3.3.2. Accounting for intersectionality
Training in the flexible table builder was explicitly oriented towards enabling intersectional analysis, moving beyond a singular notion of gender equality to engage with how gendered experiences are shaped by race, class, sexuality, disability, religion, and age. Participants co-identified, for instance, how statistical agencies’ groupings of LGBTQ+ people, combined with disclosure controls, limits the potential for evidence-based advocacy in this domain.
3.3.3. Honouring voice and difference
Workshops were promoted as suitable for all levels of statistical experience, with bursaries covering travel, accommodation, and childcare, recognising that financial barriers to participation are themselves a form of epistemic exclusion. Participants were contacted in advance to identify access needs. Within sessions, small group work was prioritised to make space for a wider range of voices, with groups sharing findings back to the plenary in lay terms to ensure accessibility across differing levels of data literacy.
3.3.4. Exploring new forms of representation
Participants contributed to the selection and analysis of data and were encouraged to communicate findings in formats meaningful to their networks. Each participant retained final agency over their own representation, with the option to share findings in anonymised, partially identifiable, or fully identifiable form.
3.3.5. Reflexivity
As two London-based institutions, we were acutely aware that concentrating the project in the capital would reproduce the epistemic bias we sought to challenge. We, therefore, designed the workshop programme to reach beyond London, targeting less well-served regions and ensuring coverage across all four UK nations. Bursaries addressed the financial barriers that would otherwise have excluded participants from more distant or under-resourced communities, shaping both who contributed to the findings and what gaps were identified.

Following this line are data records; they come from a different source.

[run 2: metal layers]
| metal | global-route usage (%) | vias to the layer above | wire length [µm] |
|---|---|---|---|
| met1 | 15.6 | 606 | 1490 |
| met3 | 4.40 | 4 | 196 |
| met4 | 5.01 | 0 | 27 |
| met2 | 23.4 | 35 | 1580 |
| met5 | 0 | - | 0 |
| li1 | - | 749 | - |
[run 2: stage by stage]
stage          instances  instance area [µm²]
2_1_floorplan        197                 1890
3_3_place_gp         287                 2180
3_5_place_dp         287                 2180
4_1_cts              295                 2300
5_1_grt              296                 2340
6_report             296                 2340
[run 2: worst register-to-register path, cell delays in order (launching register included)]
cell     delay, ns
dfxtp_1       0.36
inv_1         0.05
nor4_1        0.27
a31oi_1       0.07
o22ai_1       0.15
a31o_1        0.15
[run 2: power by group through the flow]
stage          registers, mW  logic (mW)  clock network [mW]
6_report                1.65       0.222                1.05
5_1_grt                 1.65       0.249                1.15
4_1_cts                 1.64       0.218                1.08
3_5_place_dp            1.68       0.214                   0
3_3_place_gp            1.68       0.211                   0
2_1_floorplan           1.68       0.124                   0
File: src/pin_sync.sv
`timescale 1ns/1ps
module pin_sync #(
    parameter int W = 13,
    parameter logic [W-1:0] RST = '1
) (
    input wire logic pclk,
    input wire logic presetn,
    input wire logic [W-1:0] d,
    output logic [W-1:0] q
);
    logic [W-1:0] s1_reg;
    logic [W-1:0] s2_reg;
    logic [W-1:0] s3_reg;

    always_ff @(posedge pclk or negedge presetn) begin
        if (!presetn) begin
            s1_reg <= RST;
            s2_reg <= RST;
            s3_reg <= RST;
        end else begin
            s1_reg <= d;
            s2_reg <= s1_reg;
            s3_reg <= s2_reg;
        end
    end

    // A bit moves only once the last two stages agree
    always_ff @(posedge pclk or negedge presetn) begin
        if (!presetn) begin
            q <= RST;
        end else begin
            for (int i = 0; i < W; i++) begin
                if (s2_reg[i] == s3_reg[i]) begin
                    q[i] <= s3_reg[i];
                end
            end
        end
    end
endmodule // pin_sync

File: src/bitmode_decode.sv
`timescale 1ns/1ps
`include "chanb_pinmux_params.svh"
module bitmode_decode (
    input wire logic [7:0] cmd,
    output chanb_pinmux_pkg::bit_mode_t mode,
    output logic valid
);
    import chanb_pinmux_pkg::*;

    always_comb begin
        mode = BM_BASE;
        valid = 1'b1;
        unique case (cmd)
            `CMD_RESET: mode = BM_BASE;
            `CMD_ASYNC_BB: mode = BM_ASYNC_BB;
            `CMD_SERIAL_ENG: mode = BM_SERIAL_ENG;
            `CMD_SYNC_BB: mode = BM_SYNC_BB;
            `CMD_MCU_BUS: mode = BM_MCU;
            `CMD_OPTO: mode = BM_OPTO_HOLD;
            default: valid = 1'b0;
        endcase
    end
endmodule // bitmode_decode
[config.mk]
export PLATFORM = sky130hd
export DESIGN_NAME = acr_dev_flat
export DESIGN_NICKNAME = d
export VERILOG_FILES = /design/src/rtl/acr_pkg.sv /design/src/rtl/acr_link_if.sv /design/src/rtl/acr_sync.sv /design/src/rtl/acr_dev.sv /design/src/flat_wrapper.sv
export SDC_FILE = /design/constraint.sdc
export NUM_CORES = 1
export LEC_CHECK = 0
export ABC_AREA = 1
export BUFFER_PORTS_ARGS = -buffer_cell sky130_fd_sc_hd__clkbuf_2
export CORE_MARGIN = 4
export CORE_UTILIZATION = 64
export CTS_CLUSTER_DIAMETER = 120
export DETAILED_ROUTE_END_ITERATION = 6
export PLACE_DENSITY = 0.95
export SYNTH_ARGS = -nofsm -noshare
export SYNTH_HDL_FRONTEND = slang
export SYNTH_SLANG_ARGS = --single-unit
[constraint.sdc]
create_clock -name i_clock -period 4.1 [get_ports i_clock]
set_clock_uncertainty 0.05 [all_clocks]
set_input_delay 0.82 -clock i_clock [delete_from_list [all_inputs] [get_ports i_clock]]
set_output_delay 0.82 -clock i_clock [all_outputs]
set_load 0.01 [all_outputs]
[src/rtl/acr_pkg.sv]
// Constants and decode shared by both ends of the serial register link
//------------------------------------------------------------
// Functional notes
// - Transactions start with 8-bit command write
// - Command picks direction and target register
// - Return to command wait after access, reset
// - 32 rising-clock ones on din reset all; the result register keeps its value
// - Most significant bit travels first
// - Leading one holds position; zero starts command
// - Host always writes zero to bit six
// - Select bits pick status, mode, reserved, data
// - Bit three: zero write, one read
// - Continuous mode streams results without commands
// - Host enters continuous mode with 001111XX
// - Host exits with 001110XX while line low
// - Continuous mode still resets on 32 ones
// - Host keeps din low in continuous mode
// - Channel bits pick input, short, supply monitor
// - Channel change restarts filter and conversion
// - Command register clears to zero at reset
// - Output changes on serial clock falling edge
// - Select high releases output; ready keeps running
// - Select is active low; may stay tied low
//------------------------------------------------------------
package acr_pkg;
	localparam int unsigned CLK_PERIOD_NS = 100;
	localparam int unsigned SCLK_HALF_NS  = 800;
	localparam int unsigned SCLK_HALF_CYC = (SCLK_HALF_NS + CLK_PERIOD_NS - 1) / CLK_PERIOD_NS;
	localparam logic [3:0]  SCLK_HALF_LAST = 4'(SCLK_HALF_CYC - 1);
	localparam int unsigned CMD_W  = 8;
	localparam int unsigned DATA_W = 24;
	localparam logic [5:0]  RESYNC_LAST = 6'h1F;
	// Command field positions
	localparam int unsigned CMD_WEN   = 7;
	localparam int unsigned CMD_ZERO  = 6;
	localparam int unsigned CMD_RS_HI = 5;
	localparam int unsigned CMD_RS_LO = 4;
	localparam int unsigned CMD_DIR   = 3;
	localparam int unsigned CMD_CONTINUOUS_RESULT_READ = 2;
	localparam int unsigned CMD_CH_HI = 1;
	localparam int unsigned CMD_CH_LO = 0;
	localparam logic [7:0]  CMD_RST   = 8'h00;
	localparam logic [7:0]  CMD_MASK  = 8'h3F;
	localparam logic [5:0]  CONT_ENTER = 6'h0F;
	localparam logic [5:0]  CONT_EXIT  = 6'h0E;
	// Register select and channel codes
	localparam logic [1:0]  SEL_STATUS = 2'h0;
	localparam logic [1:0]  SEL_MODE   = 2'h1;
	localparam logic [1:0]  SEL_RSVD   = 2'h2;
	localparam logic [1:0]  SEL_DATA   = 2'h3;
	localparam logic [1:0]  CH_DIFF    = 2'h0;
	localparam logic [1:0]  CH_RSVD    = 2'h1;
	localparam logic [1:0]  CH_SHORT   = 2'h2;
	localparam logic [1:0]  CH_SUPPLY  = 2'h3;
	localparam logic [7:0]  MODE_RST     = 8'h02;
	localparam logic [7:0]  STATUS_FIXED = 8'h0C;
	// Host register map (byte offsets) and fields
	localparam logic [7:0]  HOST_CMD_OFS   = 8'h00;
	localparam logic [7:0]  HOST_WDATA_OFS = 8'h04;
	localparam logic [7:0]  HOST_RDATA_OFS = 8'h08;
	localparam logic [7:0]  HOST_STAT_OFS  = 8'h0C;
	localparam logic [1:0]  OP_XFER   = 2'h0;
	localparam logic [1:0]  OP_RESYNC = 2'h1;
	localparam logic [1:0]  OP_FETCH  = 2'h2;
	localparam int unsigned HST_BUSY = 0;
	localparam int unsigned HST_CONT = 1;
	localparam int unsigned HST_LINE = 2;
	localparam int unsigned HST_DONE = 3;

	// Bits in the data phase of a register
	function automatic logic [4:0] acr_len(input logic [1:0] sel);
		return (sel == SEL_DATA) ? 5'h18 : 5'h08;
	endfunction
endpackage
File: src/rtl/acc_sync.sv
// two-stage synchroniser for host pins
module acc_sync #(
  parameter int W = 1,
  parameter logic [W-1:0] RST_VAL = '0
) (
  input wire logic clk_i,
  input wire logic rst_n_i,
  input wire logic [W-1:0] d_i,
  output logic [W-1:0] q_o
);
  logic [W-1:0] meta; // first stage, read only by q_o

  // plain two-flop chain, constant reset value
  always_ff @(posedge clk_i or negedge rst_n_i) begin
    if (!rst_n_i) begin
      meta <= RST_VAL;
      q_o <= RST_VAL;
    end else begin
      meta <= d_i;
      q_o <= meta;
    end
  end
endmodule
--- config.mk ---
export PLATFORM = sky130hd
export DESIGN_NAME = lec_ctrl
export DESIGN_NICKNAME = d
export VERILOG_FILES = /design/src/design/lec_pkg.sv /design/src/design/lec_ctrl.sv /design/src/design/lec_flush.sv
export SDC_FILE = /design/constraint.sdc
export NUM_CORES = 1
export LEC_CHECK = 0
export BUFFER_PORTS_ARGS = -buffer_cell sky130_fd_sc_hd__buf_2
export CAP_MARGIN = 25
export CORE_ASPECT_RATIO = 0.7
export CORE_MARGIN = 2
export CORE_UTILIZATION = 35
export CTS_CLUSTER_DIAMETER = 30
export DETAILED_ROUTE_END_ITERATION = 8
export GPL_TIMING_DRIVEN = 0
export SLEW_MARGIN = 20
export SYNTH_ARGS = -nofsm -noshare
export SYNTH_HDL_FRONTEND = slang
export SYNTH_HIERARCHICAL = 1
export SYNTH_SLANG_ARGS = --single-unit
--- constraint.sdc ---
create_clock -name hclk -period 2.1 [get_ports hclk]
set_clock_uncertainty 0.05 [all_clocks]
set_input_delay 0.105 -clock hclk [delete_from_list [all_inputs] [get_ports hclk]]
set_output_delay 0.105 -clock hclk [all_outputs]
set_load 0.005 [all_outputs]
## config.mk

```make
export PLATFORM = sky130hd
export DESIGN_NAME = ptu_top
export DESIGN_NICKNAME = d
export VERILOG_FILES = /design/src/pkg/ptu_pkg.sv /design/src/rtl/ptu_top.sv
export SDC_FILE = /design/constraint.sdc
export NUM_CORES = 1
export LEC_CHECK = 0
export BUFFER_PORTS_ARGS = -buffer_cell sky130_fd_sc_hd__buf_4
export CAP_MARGIN = 20
export CORE_ASPECT_RATIO = 1.5
export CORE_MARGIN = 3
export CORE_UTILIZATION = 50
export CTS_BUF_LIST = sky130_fd_sc_hd__clkbuf_4 sky130_fd_sc_hd__clkbuf_8
export DETAILED_ROUTE_END_ITERATION = 16
export PLACE_DENSITY = 0.89
export SLEW_MARGIN = 20
export SYNTH_ARGS = -nofsm -noshare
export SYNTH_HDL_FRONTEND = slang
export SYNTH_SLANG_ARGS = --single-unit
```

## constraint.sdc

```tcl
create_clock -name aclk -period 8.8 [get_ports aclk]
set_input_delay 0.44 -clock aclk [delete_from_list [all_inputs] [get_ports aclk]]
set_output_delay 0.44 -clock aclk [all_outputs]
set_load 0.005 [all_outputs]
```

## src/pkg/ptu_pkg.sv

```systemverilog
package ptu_pkg;
  // Register byte addresses, one aligned word each
  localparam logic [31:0] CTRL_ADDR = 32'h0000_0000;
  localparam logic [31:0] STAT_ADDR = 32'h0000_0004;
  localparam logic [31:0] MASK_ADDR = 32'h0000_0008;
  // Control register field positions
  localparam int unsigned BANK_BIT = 0;
  localparam int unsigned EN_BIT = 1;
  localparam int unsigned IE_BIT = 2;
  localparam int unsigned ACK_BIT = 3;
  localparam int unsigned TAP_LSB = 4;
  localparam int unsigned PEND_BIT = 7;
  // Status and mask layout
  localparam int unsigned ROLL_BIT = 0;
  // Values after reset
  localparam logic [7:0] CTRL_RST = 8'h00;
  localparam logic MASK_RST = 1'b0;
  // Chain geometry: fixed front stages, selectable stages
  localparam int unsigned PRE_STAGES = 7;
  localparam int unsigned CHAIN_STAGES = 15;
  localparam int unsigned CNT_W = PRE_STAGES + CHAIN_STAGES;
  // AXI response codes
  localparam logic [1:0] RESP_OKAY = 2'h0;
  localparam logic [1:0] RESP_SLVERR = 2'h2;
  // Write channel states
  typedef enum logic [1:0] {
    WR_IDLE = 2'b01,
    WR_RESP = 2'b10
  } ptu_wr_type;
  // Whole state of the block
  typedef struct packed {
    logic [1:0] sync1;
    logic [1:0] sync2;
    logic [1:0] sync3;
    logic [1:0] filt;
    logic [CNT_W-1:0] cnt;
    logic pend;
    logic ie;
    logic en;
    logic bank;
    logic [2:0] tap;
    logic stat;
    logic mask;
    logic irq;
    logic wake;
    ptu_wr_type wst;
    logic aw_got;
    logic w_got;
    logic [31:0] awaddr;
    logic [7:0] wdata;
    logic wstrb0;
    logic awready;
    logic wready;
    logic bvalid;
    logic [1:0] bresp;
    logic arready;
    logic rvalid;
    logic [31:0] rdata;
    logic [1:0] rresp;
  } ptu_state_type;
endpackage

```

## src/rtl/ptu_top.sv

```systemverilog
`timescale 1ns/100ps
// Notes on behaviour
// [RULE1] Fifteen chain stages, eight selectable taps
// [RULE2] Fixed divide-by-128 ahead of selectable stages
// [RULE3] External clock when enabled, else internal
// [RULE4] Counter held zero while disabled
// [RULE5] Rollover at chosen tap sets pending flag
// [RULE6] Interrupt when pending and enable both set
// [RULE7] Writing one to acknowledge clears flag
// [RULE8] Acknowledge bit stores nothing, reads zero
// [RULE9] First flag at half period, then full
// [RULE10] Bank zero ratios 32768 down to 8
// [RULE11] Bank one ratios 4194304 down to 1024
// [RULE12] Period is ratio over divider clock rate
// [RULE13] Software keeps tap fixed while enabled
// [RULE14] Reset clears enable and interrupt enable
// [RULE15] Disabling keeps pending flag unchanged
// [RULE16] Wait mode counts; register inaccessible
// [RULE17] Stop mode runs only with oscillator bit
// [RULE18] Stop without oscillator idles; no access
// [RULE19] Interrupt is a level, drops on clear
module ptu_top (
  // Clock and reset
  input wire logic aclk,
  input wire logic aresetn,
  // AXI4-Lite write address and data
  input wire logic s_awvalid,
  output logic s_awready,
  input wire logic [31:0] s_awaddr,
  input wire logic [2:0] s_awprot,
  input wire logic s_wvalid,
  output logic s_wready,
  input wire logic [31:0] s_wdata,
  input wire logic [3:0] s_wstrb,
  // AXI4-Lite write response
  output logic s_bvalid,
  input wire logic s_bready,
  output logic [1:0] s_bresp,
  // AXI4-Lite read
  input wire logic s_arvalid,
  output logic s_arready,
  input wire logic [31:0] s_araddr,
  input wire logic [2:0] s_arprot,
  output logic s_rvalid,
  input wire logic s_rready,
  output logic [31:0] s_rdata,
  output logic [1:0] s_rresp,
  // Divider clock sources, asynchronous pins
  input wire logic external_clock,
  input wire logic internal_clock,
  // Clock generator and power state
  input wire logic external_clock_on,
  input wire logic osc_run_in_stop,
  input wire logic wait_mode,
  input wire logic stop_mode,
  // Requests to the core
  output logic irq,
  output logic wake_req
);

  // Registered and next state
  ptu_pkg::ptu_state_type st_q;
  ptu_pkg::ptu_state_type st_d;

  // Combinational helpers
  logic [1:0] rise;
  logic tick;
  logic run;
  logic hit;
  logic blocked;
  logic [ptu_pkg::CNT_W-1:0] cnt_n;
  logic [4:0] tap_n;
  logic got_aw;
  logic got_w;
  logic do_wr;
  logic ack_wr;
  logic ar_hs;
  logic [31:0] wa;
  logic [7:0] wd;
  logic ws;

  // Divider length for a tap, as a power of two
  function automatic logic [4:0] tap_log2(input logic bank,
                                          input logic [2:0] code);
    logic [4:0] b;
    b = 5'h0;
    case (code)
      3'h0: b = 5'hF;
      3'h1: b = 5'hD;
      3'h2: b = 5'hB;
      3'h3: b = 5'h7;
      3'h4: b = 5'h6;
      3'h5: b = 5'h5;
      3'h6: b = 5'h4;
      default: b = 5'h3;
    endcase
    // Bank one adds the fixed front stages
    if (bank) begin
      b = b + 5'(ptu_pkg::PRE_STAGES); // see [RULE2] see [RULE11]
    end
    return b;
  endfunction

  // Register index of an address; 2'h3 means unmapped
  function automatic logic [1:0] reg_sel(input logic [31:0] a);
    logic [1:0] s;
    s = 2'h3;
    if (a == ptu_pkg::CTRL_ADDR) begin
      s = 2'h0;
    end else if (a == ptu_pkg::STAT_ADDR) begin
      s = 2'h1;
    end else if (a == ptu_pkg::MASK_ADDR) begin
      s = 2'h2;
    end
    return s;
  endfunction

  // Output ports straight from flops
  assign s_awready = st_q.awready;
  assign s_wready = st_q.wready;
  assign s_bvalid = st_q.bvalid;
  assign s_bresp = st_q.bresp;
  assign s_arready = st_q.arready;
  assign s_rvalid = st_q.rvalid;
  assign s_rdata = st_q.rdata;
  assign s_rresp = st_q.rresp;
  assign irq = st_q.irq;
  assign wake_req = st_q.wake;

  // Next-state logic for the whole block
  always_comb begin
    st_d = st_q;
    // Three-flop sync; filtered level moves on agreement
    st_d.sync1 = {external_clock, internal_clock};
    st_d.sync2 = st_q.sync1;
    st_d.sync3 = st_q.sync2;
    for (int i = 0; i < 2; i++) begin
      if (st_q.sync2[i] == st_q.sync3[i]) begin
        st_d.filt[i] = st_q.sync3[i];
      end
    end
    rise = st_d.filt & ~st_q.filt;
    // Source choice ignores what clocks the bus
    tick = external_clock_on ? rise[1] : rise[0]; // see [RULE3]
    // Stop idles the chain unless the oscillator keeps going
    run = st_q.en & ~(stop_mode & ~osc_run_in_stop); // see [RULE17] see [RULE18]
    // Wait and stop lock the core out of the register
    blocked = wait_mode | stop_mode; // see [RULE16] see [RULE18]

    // Tap hit when the bit below the tap rises: half period first
    tap_n = tap_log2(st_q.bank, st_q.tap); // see [RULE10] see [RULE1]
    cnt_n = st_q.cnt + 1'b1;
    hit = (cnt_n & ((ptu_pkg::CNT_W'(1) << tap_n) - 1'b1)) ==
          (ptu_pkg::CNT_W'(1) << (tap_n - 5'h1)); // see [RULE9] see [RULE12]

    // Counter: cleared while off, frozen in an idle stop
    if (!st_q.en) begin
      st_d.cnt = '0; // see [RULE4]
    end else if (run && tick) begin
      st_d.cnt = cnt_n;
    end

    // Write: address and data may come in either order
    got_aw = st_q.aw_got | (s_awvalid & st_q.awready);
    got_w = st_q.w_got | (s_wvalid & st_q.wready);
    wa = st_q.aw_got ? st_q.awaddr : s_awaddr;
    wd = st_q.w_got ? st_q.wdata : s_wdata[7:0];
    ws = st_q.w_got ? st_q.wstrb0 : s_wstrb[0];
    do_wr = 1'b0;
    case (st_q.wst)
      ptu_pkg::WR_IDLE: begin
        st_d.aw_got = got_aw;
        st_d.w_got = got_w;
        st_d.awaddr = wa;
        st_d.wdata = wd;
        st_d.wstrb0 = ws;
        st_d.awready = ~got_aw;
        st_d.wready = ~got_w;
        if (got_aw && got_w) begin
          do_wr = 1'b1;
          st_d.aw_got = 1'b0;
          st_d.w_got = 1'b0;
          st_d.awready = 1'b0;
          st_d.wready = 1'b0;
          st_d.bvalid = 1'b1;
          // Locked-out or unmapped writes change nothing
          if (blocked || reg_sel(wa) == 2'h3) begin
            st_d.bresp = ptu_pkg::RESP_SLVERR;
          end else begin
            st_d.bresp = ptu_pkg::RESP_OKAY;
          end
          st_d.wst = ptu_pkg::WR_RESP;
        end
      end
      ptu_pkg::WR_RESP: begin
        // Hold response until taken, then rearm
        if (s_bready) begin
          st_d.bvalid = 1'b0;
          st_d.awready = 1'b1;
          st_d.wready = 1'b1;
          st_d.wst = ptu_pkg::WR_IDLE;
        end
      end
      default: begin
        st_d.wst = ptu_pkg::WR_IDLE;
        st_d.bvalid = 1'b0;
      end
    endcase
    do_wr = do_wr & ~blocked & ws;

    // Register updates from a write
    ack_wr = 1'b0;
    if (do_wr && reg_sel(wa) == 2'h0) begin
      st_d.bank = wd[ptu_pkg::BANK_BIT];
      st_d.en = wd[ptu_pkg::EN_BIT];
      st_d.ie = wd[ptu_pkg::IE_BIT];
      // Tap stays software's duty to keep still while on
      st_d.tap = wd[ptu_pkg::TAP_LSB +: 3]; // see [RULE13]
      ack_wr = wd[ptu_pkg::ACK_BIT]; // see [RULE7]
    end
    if (do_wr && reg_sel(wa) == 2'h2) begin
      st_d.mask = wd[ptu_pkg::ROLL_BIT];
    end

    // Read channel: answer one cycle after the address
    ar_hs = s_arvalid & st_q.arready;
    if (ar_hs) begin
      st_d.arready = 1'b0;
      st_d.rvalid = 1'b1;
      st_d.rdata = 32'h0000_0000;
      st_d.rresp = ptu_pkg::RESP_OKAY;
      if (blocked || reg_sel(s_araddr) == 2'h3) begin
        st_d.rresp = ptu_pkg::RESP_SLVERR;
      end else begin
        case (reg_sel(s_araddr))
          2'h0: begin
            // Acknowledge position left at zero
            st_d.rdata[ptu_pkg::PEND_BIT] = st_q.pend; // see [RULE8]
            st_d.rdata[ptu_pkg::TAP_LSB +: 3] = st_q.tap;
            st_d.rdata[ptu_pkg::IE_BIT] = st_q.ie;
            st_d.rdata[ptu_pkg::EN_BIT] = st_q.en;
            st_d.rdata[ptu_pkg::BANK_BIT] = st_q.bank;
          end
          2'h1: begin
            st_d.rdata[ptu_pkg::ROLL_BIT] = st_q.stat;
            st_d.stat = 1'b0;
          end
          default: begin
            st_d.rdata[ptu_pkg::ROLL_BIT] = st_q.mask;
          end
        endcase
      end
    end else if (st_q.rvalid && s_rready) begin
      st_d.rvalid = 1'b0;
      st_d.arready = 1'b1;
    end else if (!st_q.rvalid) begin
      st_d.arready = 1'b1;
    end

    // Pending flag: set beats acknowledge; disabling does not clear it
    if (ack_wr) begin
      st_d.pend = 1'b0; // see [RULE15]
    end
    if (run && tick && hit) begin
      st_d.pend = 1'b1; // see [RULE5]
      st_d.stat = 1'b1;
    end

    // Level request from the next state
    st_d.irq = (st_d.pend & st_d.ie) |
               (st_d.stat & st_d.mask); // see [RULE6] see [RULE19]
    // Flag in stop wakes the core
    st_d.wake = st_d.pend & stop_mode; // see [RULE17]
  end

  // State register, synchronous reset
  always_ff @(posedge aclk) begin
    if (!aresetn) begin
      st_q <= '0; // see [RULE14]
      st_q.wst <= ptu_pkg::WR_IDLE;
      st_q.bank <= ptu_pkg::CTRL_RST[ptu_pkg::BANK_BIT];
      st_q.mask <= ptu_pkg::MASK_RST;
    end else begin
      st_q <= st_d;
    end
  end
endmodule // ptu_top

```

3.3.6. Honouring diverse forms of action
The workshops were designed to reduce barriers caused by maths anxiety, introducing user-friendly frameworks like the PPDAC cycle and creating an inclusive environment in which participants felt confident engaging with statistics. By focusing on capacity building, the workshops empowered participants to deploy census data in whatever format best suited their own advocacy, campaigning, or policy work.
4. Results
The findings presented in this section draw on the insights gathered through the workshops and follow-up surveys. In keeping with the FPAR framework, participants occupied a dual role: as practitioners and advocates with lived knowledge and as co-analysts of census data who identified both its possibilities and its limits. Section 4.1 presents participant-led analyses illustrating how census data can surface gendered inequalities while simultaneously exposing the limits of existing statistical categories. Section 4.2 examines the structural silences participants identified most consistently, situating these within feminist economic critiques of what official data systems count, and how.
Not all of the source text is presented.